Activity →
Report every line below that has the string "antennaDiodeCount" in it.

Stored records:
--- START ---

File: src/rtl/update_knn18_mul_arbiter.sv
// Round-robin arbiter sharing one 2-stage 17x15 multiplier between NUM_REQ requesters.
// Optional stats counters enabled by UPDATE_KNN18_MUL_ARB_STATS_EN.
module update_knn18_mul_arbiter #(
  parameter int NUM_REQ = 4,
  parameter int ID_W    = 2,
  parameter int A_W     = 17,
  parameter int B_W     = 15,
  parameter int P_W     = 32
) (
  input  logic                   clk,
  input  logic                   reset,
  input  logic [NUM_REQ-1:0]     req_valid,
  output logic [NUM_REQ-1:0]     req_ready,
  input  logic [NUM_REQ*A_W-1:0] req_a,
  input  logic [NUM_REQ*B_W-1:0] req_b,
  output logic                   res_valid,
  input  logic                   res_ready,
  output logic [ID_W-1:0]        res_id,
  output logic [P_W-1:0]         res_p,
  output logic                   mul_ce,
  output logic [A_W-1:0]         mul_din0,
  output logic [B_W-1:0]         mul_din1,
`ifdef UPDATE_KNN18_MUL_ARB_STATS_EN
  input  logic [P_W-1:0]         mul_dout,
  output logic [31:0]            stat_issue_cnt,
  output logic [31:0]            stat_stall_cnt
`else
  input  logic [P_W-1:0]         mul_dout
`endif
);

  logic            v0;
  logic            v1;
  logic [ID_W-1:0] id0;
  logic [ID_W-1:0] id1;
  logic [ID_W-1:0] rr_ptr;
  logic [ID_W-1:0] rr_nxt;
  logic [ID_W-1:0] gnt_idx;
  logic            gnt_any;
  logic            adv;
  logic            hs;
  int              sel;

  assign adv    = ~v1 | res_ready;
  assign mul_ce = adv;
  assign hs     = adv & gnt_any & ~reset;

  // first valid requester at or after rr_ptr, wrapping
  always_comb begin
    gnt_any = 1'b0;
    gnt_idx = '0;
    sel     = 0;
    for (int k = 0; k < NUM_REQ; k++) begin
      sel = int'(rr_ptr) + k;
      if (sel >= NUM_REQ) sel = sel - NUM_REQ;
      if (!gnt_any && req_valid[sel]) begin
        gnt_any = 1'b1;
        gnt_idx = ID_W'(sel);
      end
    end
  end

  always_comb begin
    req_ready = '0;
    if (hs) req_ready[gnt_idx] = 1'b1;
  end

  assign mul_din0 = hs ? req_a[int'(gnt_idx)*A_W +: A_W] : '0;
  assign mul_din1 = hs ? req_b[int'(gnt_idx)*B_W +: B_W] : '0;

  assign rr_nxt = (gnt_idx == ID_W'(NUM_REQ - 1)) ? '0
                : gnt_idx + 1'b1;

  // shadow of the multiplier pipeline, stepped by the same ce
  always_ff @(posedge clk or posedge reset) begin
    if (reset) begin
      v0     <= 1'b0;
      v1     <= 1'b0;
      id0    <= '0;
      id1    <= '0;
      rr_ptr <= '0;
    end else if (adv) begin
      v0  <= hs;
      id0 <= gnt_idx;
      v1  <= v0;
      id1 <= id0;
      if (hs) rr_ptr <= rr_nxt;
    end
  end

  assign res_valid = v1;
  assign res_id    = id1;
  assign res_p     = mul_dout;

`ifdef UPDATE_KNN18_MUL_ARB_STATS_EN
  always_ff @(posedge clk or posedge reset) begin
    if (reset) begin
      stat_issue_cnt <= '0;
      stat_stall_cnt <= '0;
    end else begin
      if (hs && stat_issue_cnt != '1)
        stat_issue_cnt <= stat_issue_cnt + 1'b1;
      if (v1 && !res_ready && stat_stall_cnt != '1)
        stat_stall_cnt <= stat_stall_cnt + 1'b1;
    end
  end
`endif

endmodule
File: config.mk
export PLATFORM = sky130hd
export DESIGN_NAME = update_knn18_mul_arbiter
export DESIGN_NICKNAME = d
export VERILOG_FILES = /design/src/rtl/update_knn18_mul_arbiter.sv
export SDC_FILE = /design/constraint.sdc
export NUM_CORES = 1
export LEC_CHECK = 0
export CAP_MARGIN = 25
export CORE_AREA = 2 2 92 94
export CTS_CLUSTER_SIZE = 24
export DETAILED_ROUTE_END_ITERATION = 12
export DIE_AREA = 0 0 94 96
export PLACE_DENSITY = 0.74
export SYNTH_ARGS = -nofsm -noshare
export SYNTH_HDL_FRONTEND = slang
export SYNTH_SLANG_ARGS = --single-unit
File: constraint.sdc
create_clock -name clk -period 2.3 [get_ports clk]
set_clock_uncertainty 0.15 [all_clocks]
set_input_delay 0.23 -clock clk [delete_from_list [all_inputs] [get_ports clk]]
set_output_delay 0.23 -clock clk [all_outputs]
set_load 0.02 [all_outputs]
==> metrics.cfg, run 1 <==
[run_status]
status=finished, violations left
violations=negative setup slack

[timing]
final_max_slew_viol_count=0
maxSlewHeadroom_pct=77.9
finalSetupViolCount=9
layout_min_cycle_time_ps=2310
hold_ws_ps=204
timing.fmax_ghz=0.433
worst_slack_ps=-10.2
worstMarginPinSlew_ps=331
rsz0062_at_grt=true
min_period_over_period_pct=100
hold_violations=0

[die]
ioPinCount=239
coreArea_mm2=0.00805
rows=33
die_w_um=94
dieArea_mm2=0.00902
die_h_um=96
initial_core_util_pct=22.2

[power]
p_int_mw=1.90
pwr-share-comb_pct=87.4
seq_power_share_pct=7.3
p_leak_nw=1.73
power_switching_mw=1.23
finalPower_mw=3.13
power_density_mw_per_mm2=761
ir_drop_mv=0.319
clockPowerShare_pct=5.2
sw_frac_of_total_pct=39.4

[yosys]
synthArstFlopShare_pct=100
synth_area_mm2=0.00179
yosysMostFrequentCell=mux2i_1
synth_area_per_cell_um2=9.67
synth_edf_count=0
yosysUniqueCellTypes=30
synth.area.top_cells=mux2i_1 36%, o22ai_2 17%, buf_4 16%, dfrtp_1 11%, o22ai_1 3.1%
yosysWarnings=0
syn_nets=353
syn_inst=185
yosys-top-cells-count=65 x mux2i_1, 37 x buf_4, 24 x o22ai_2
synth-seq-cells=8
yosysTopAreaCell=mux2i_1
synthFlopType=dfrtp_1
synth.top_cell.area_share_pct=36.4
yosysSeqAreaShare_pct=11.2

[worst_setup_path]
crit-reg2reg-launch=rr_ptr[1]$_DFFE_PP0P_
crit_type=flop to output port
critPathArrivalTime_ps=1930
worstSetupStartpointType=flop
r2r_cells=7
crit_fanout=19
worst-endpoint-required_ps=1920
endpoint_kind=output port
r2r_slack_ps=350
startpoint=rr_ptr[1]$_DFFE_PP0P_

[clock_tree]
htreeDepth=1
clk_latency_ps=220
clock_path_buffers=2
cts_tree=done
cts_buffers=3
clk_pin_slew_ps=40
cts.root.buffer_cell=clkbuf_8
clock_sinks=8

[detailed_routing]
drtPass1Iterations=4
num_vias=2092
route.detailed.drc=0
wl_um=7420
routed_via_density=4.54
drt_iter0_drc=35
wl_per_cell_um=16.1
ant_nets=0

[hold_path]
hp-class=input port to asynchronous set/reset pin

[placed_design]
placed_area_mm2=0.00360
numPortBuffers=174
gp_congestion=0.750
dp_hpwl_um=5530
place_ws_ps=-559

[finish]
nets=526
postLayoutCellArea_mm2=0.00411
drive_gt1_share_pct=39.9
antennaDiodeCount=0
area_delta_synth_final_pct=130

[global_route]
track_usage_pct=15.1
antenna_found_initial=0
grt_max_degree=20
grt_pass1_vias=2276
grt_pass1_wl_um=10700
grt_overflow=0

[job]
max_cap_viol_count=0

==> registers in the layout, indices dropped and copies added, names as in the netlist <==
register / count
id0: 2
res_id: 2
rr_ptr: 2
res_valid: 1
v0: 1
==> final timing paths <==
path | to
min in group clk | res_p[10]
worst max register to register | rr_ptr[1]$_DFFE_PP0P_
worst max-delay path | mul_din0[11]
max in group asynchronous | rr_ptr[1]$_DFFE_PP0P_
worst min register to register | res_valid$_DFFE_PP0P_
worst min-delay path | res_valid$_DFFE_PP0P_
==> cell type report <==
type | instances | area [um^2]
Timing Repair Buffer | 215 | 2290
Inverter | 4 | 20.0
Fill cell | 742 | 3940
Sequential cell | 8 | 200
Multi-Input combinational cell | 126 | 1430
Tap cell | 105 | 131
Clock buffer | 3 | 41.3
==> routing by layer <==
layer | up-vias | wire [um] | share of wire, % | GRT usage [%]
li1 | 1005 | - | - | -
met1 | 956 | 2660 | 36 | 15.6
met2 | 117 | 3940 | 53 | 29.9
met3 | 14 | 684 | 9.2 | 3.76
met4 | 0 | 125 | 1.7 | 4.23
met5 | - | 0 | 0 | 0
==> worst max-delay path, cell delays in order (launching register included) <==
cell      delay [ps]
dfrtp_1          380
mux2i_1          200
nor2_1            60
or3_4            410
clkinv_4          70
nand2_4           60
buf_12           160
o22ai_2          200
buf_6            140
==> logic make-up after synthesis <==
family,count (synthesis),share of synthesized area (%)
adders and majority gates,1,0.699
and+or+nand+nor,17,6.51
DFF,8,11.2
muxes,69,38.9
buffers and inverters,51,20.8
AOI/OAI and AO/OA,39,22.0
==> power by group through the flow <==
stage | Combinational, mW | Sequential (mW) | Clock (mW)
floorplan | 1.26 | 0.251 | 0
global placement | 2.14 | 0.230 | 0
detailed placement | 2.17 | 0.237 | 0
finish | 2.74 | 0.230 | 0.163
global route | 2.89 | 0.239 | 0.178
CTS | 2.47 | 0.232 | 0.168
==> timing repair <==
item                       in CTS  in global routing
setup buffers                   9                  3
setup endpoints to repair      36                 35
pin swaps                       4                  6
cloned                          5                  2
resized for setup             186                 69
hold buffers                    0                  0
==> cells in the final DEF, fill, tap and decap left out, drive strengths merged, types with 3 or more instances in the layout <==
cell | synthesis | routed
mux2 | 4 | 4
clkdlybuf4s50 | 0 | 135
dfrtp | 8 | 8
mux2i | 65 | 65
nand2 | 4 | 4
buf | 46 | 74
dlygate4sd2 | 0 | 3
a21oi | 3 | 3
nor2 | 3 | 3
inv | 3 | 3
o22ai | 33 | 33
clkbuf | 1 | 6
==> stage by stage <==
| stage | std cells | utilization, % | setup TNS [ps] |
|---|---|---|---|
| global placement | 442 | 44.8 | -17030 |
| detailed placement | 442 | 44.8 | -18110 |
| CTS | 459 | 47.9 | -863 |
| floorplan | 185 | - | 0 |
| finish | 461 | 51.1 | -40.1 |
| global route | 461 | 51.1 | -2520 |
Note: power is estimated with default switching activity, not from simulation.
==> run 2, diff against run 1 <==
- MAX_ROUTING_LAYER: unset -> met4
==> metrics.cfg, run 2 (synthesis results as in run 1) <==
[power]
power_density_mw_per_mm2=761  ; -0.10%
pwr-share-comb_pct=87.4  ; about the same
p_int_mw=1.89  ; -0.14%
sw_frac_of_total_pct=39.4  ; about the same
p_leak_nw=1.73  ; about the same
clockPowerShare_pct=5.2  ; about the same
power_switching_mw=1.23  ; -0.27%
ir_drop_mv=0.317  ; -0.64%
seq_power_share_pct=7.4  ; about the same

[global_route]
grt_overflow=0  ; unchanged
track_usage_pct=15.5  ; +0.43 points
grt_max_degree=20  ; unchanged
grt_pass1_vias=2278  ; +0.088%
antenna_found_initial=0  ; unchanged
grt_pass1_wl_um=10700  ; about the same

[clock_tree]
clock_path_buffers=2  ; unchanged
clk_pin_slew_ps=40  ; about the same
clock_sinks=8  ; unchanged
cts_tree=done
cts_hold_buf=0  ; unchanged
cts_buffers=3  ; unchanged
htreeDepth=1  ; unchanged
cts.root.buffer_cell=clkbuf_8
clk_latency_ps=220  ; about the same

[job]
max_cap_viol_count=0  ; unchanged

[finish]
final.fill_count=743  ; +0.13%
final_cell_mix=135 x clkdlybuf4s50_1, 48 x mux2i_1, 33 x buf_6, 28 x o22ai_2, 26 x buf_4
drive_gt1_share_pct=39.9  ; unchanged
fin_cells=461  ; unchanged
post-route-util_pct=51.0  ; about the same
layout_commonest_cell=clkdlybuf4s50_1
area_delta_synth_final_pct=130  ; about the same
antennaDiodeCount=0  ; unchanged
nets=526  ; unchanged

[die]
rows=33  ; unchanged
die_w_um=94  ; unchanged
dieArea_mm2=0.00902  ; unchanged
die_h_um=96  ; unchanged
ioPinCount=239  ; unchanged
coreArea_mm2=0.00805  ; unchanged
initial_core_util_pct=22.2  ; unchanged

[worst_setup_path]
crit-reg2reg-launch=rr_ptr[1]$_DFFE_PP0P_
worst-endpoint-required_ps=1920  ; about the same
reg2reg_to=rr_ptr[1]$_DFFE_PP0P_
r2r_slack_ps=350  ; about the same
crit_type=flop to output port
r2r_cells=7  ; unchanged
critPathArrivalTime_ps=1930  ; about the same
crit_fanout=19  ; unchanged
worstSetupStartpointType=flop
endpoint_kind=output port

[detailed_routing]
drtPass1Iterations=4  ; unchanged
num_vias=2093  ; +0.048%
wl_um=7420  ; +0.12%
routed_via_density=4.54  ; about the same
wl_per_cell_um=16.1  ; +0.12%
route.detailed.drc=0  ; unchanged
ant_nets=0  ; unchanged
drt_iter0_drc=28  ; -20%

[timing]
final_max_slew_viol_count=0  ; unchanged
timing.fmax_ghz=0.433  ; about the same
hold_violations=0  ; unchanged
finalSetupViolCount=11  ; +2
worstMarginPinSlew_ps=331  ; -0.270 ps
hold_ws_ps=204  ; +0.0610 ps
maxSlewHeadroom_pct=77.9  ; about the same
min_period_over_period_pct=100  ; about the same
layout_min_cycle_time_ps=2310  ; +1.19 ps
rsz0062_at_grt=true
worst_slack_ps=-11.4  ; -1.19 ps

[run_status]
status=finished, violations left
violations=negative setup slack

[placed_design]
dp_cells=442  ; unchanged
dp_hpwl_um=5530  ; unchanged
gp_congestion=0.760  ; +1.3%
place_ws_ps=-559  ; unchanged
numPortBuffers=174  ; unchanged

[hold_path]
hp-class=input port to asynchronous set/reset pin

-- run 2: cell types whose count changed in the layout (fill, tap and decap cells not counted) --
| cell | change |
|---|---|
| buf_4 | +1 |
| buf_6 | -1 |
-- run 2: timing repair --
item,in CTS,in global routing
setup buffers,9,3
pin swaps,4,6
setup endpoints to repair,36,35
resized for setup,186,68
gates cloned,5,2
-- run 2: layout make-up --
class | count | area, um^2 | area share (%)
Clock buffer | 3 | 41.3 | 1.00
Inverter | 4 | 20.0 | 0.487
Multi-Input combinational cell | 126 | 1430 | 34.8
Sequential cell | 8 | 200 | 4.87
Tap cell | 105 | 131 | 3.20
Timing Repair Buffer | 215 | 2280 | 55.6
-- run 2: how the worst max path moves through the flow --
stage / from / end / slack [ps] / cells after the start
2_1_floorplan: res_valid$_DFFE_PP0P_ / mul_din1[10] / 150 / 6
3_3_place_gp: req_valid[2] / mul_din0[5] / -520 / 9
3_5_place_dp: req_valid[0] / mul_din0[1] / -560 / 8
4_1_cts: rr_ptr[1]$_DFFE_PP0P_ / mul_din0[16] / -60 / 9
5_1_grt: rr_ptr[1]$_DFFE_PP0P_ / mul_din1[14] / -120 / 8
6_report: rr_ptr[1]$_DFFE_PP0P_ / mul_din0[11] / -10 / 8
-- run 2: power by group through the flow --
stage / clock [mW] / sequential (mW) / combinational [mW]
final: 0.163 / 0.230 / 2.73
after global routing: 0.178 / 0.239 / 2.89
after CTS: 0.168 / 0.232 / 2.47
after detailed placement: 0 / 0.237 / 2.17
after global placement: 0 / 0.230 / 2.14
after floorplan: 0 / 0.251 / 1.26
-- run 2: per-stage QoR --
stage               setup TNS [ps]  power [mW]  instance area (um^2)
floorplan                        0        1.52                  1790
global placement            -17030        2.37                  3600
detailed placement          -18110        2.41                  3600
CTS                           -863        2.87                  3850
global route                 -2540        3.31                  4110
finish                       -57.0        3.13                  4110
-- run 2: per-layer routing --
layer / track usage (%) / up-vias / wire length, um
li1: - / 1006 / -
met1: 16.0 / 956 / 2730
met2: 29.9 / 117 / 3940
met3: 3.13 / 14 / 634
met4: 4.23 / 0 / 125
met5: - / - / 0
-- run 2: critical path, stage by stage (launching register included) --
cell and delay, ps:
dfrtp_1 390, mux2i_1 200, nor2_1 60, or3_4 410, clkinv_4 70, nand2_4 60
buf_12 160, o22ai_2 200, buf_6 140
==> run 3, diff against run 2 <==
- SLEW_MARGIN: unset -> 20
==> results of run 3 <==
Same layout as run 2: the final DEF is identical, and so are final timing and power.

--- END ---

Solution →
antennaDiodeCount=0
antennaDiodeCount=0  ; unchanged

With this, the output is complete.